Problem to solve: Please find the lines in the following records that hold "below", and copy them.

Stored records:
——————————
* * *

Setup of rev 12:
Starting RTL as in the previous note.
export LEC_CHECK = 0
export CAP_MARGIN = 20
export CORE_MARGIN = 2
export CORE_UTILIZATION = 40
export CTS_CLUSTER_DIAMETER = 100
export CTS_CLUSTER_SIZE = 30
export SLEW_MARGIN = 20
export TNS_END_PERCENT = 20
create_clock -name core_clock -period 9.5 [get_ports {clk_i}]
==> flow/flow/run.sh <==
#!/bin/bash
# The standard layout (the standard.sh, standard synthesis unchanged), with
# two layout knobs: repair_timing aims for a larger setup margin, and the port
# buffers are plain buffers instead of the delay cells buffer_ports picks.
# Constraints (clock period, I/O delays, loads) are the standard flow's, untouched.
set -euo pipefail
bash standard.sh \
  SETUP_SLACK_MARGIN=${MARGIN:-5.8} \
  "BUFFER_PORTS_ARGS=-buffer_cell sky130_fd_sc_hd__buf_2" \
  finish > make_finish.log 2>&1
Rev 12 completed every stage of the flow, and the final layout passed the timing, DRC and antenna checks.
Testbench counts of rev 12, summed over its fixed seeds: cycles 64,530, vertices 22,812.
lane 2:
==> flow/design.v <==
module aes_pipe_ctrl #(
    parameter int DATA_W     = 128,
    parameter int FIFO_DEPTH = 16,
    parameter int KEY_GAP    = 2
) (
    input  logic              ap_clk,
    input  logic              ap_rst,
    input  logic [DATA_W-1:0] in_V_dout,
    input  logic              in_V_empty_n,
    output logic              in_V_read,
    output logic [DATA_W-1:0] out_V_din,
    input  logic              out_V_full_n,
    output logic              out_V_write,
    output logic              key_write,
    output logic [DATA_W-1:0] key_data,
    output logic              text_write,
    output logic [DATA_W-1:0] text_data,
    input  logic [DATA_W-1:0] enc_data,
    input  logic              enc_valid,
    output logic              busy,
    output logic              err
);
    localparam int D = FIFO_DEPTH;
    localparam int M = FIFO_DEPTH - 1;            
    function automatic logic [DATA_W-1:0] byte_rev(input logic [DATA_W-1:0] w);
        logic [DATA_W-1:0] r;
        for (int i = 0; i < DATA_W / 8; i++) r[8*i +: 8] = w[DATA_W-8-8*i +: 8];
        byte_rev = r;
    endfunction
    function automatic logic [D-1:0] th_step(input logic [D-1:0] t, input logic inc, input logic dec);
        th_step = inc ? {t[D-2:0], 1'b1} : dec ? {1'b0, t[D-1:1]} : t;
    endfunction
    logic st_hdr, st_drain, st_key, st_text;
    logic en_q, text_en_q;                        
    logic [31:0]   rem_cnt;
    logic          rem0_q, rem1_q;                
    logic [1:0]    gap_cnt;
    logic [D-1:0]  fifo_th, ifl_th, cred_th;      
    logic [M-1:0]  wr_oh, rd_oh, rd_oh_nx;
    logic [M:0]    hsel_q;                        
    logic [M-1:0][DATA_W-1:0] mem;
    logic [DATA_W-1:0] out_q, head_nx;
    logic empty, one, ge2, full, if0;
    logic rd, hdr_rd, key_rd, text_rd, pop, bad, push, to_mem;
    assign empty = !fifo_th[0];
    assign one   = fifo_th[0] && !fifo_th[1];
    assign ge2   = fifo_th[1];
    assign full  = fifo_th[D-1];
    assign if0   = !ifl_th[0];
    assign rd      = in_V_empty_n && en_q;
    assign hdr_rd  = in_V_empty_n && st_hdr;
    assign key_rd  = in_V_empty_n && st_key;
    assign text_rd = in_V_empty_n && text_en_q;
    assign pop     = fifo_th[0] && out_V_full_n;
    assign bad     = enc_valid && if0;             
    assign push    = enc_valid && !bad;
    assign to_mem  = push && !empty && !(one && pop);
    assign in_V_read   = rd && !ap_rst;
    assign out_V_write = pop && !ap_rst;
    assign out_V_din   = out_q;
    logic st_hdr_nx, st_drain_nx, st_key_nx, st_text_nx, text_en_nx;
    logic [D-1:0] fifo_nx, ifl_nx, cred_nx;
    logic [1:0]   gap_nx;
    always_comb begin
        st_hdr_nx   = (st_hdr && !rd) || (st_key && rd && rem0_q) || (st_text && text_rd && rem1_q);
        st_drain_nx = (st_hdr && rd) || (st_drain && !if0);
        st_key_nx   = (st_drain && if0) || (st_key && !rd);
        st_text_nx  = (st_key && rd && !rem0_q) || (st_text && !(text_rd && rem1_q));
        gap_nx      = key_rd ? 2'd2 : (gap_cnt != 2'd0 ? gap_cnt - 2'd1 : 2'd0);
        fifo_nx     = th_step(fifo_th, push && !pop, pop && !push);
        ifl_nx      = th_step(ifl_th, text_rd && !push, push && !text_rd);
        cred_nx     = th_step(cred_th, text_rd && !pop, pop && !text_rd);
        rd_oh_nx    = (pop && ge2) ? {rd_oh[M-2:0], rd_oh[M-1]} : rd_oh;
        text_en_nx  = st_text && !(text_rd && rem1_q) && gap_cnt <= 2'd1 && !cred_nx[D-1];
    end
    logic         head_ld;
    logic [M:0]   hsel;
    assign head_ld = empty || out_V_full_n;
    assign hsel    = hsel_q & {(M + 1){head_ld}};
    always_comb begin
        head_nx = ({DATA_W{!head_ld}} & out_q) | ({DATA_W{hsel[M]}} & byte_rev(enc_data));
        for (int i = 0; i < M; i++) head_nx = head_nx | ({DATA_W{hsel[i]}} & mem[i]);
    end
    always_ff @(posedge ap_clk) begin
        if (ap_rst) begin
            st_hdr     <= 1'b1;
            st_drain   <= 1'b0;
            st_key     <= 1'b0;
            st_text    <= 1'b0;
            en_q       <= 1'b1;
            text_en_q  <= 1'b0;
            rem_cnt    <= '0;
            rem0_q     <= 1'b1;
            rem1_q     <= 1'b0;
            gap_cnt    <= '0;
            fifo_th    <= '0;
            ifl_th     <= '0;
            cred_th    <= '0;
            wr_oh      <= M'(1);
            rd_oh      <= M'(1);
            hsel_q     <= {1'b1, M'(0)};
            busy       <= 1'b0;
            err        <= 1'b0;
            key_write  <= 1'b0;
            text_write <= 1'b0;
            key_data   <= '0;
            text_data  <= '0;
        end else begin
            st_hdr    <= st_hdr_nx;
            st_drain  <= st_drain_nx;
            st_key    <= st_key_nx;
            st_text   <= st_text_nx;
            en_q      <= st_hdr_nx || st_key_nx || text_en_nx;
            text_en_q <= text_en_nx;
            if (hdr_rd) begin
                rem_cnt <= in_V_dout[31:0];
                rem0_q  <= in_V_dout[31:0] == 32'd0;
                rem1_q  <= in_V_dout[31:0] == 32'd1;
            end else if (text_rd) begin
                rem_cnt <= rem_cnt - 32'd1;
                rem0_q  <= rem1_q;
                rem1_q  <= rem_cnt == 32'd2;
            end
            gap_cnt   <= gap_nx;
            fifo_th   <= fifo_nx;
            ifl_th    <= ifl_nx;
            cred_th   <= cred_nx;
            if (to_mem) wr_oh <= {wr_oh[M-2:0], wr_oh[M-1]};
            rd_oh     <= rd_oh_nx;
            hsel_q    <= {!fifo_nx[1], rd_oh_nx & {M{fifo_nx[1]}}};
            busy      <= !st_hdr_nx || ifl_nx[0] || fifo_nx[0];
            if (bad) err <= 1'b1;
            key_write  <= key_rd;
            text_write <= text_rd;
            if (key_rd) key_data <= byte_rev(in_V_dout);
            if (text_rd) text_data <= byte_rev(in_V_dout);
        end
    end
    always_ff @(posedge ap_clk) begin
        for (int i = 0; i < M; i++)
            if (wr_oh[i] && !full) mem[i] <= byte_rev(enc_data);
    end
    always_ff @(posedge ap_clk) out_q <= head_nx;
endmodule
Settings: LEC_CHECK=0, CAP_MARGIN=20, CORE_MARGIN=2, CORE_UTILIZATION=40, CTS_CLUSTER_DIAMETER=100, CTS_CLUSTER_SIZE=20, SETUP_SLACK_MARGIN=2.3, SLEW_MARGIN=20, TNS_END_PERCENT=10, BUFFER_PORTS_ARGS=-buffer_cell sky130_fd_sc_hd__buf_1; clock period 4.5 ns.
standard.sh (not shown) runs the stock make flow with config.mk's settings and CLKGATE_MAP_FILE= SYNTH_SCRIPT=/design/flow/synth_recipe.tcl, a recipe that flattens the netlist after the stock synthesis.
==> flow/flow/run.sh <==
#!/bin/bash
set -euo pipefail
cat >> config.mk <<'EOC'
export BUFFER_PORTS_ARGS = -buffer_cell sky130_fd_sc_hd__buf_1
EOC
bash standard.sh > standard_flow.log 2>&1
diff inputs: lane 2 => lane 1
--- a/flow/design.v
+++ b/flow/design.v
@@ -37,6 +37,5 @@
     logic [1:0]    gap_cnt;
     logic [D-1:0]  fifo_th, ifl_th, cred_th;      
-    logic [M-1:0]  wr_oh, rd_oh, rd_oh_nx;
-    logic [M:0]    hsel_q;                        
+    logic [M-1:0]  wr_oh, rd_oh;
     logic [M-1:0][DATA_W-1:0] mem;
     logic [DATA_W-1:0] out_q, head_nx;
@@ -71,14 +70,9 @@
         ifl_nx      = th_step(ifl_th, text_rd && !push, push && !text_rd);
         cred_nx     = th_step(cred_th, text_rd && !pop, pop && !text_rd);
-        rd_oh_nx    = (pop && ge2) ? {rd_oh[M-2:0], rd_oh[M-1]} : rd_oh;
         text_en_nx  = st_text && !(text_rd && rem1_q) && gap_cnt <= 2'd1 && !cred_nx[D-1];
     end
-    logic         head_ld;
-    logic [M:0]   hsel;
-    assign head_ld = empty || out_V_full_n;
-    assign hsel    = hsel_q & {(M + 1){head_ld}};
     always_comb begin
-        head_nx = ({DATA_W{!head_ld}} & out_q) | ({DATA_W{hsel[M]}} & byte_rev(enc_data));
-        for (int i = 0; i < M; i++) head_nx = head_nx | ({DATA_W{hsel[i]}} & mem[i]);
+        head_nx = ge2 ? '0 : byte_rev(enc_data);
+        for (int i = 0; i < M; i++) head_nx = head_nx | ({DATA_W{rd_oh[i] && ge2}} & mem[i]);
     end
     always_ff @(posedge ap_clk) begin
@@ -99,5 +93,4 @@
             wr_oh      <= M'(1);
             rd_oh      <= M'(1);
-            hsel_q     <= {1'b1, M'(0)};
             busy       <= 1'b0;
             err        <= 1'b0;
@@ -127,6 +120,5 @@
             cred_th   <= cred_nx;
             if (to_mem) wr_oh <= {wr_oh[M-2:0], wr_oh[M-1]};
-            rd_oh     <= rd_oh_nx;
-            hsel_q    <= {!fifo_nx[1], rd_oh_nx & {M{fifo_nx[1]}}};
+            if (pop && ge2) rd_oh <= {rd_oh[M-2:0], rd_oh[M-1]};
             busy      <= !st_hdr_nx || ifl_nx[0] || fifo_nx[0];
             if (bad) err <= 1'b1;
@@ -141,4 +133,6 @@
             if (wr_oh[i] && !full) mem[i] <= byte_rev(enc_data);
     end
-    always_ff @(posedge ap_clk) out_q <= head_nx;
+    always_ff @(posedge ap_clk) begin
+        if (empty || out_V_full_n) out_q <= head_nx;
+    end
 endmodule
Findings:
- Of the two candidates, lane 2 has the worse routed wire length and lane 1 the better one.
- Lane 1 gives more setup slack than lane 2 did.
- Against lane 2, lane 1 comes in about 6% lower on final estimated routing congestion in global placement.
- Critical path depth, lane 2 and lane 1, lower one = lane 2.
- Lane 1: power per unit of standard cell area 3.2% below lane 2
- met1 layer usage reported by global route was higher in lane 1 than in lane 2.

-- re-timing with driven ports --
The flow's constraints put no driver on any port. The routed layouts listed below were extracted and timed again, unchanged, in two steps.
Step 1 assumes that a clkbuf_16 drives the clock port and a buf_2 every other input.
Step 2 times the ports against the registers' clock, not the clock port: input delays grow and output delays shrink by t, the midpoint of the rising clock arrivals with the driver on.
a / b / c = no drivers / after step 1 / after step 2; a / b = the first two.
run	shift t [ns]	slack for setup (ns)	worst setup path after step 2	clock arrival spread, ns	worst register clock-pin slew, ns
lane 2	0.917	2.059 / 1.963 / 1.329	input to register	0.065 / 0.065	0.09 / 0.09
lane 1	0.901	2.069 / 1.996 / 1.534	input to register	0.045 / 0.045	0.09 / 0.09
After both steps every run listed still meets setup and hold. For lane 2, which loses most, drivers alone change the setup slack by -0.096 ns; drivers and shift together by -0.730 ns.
——————————
Worked solution:
- Lane 1: power per unit of standard cell area 3.2% below lane 2
The flow's constraints put no driver on any port. The routed layouts listed below were extracted and timed again, unchanged, in two steps.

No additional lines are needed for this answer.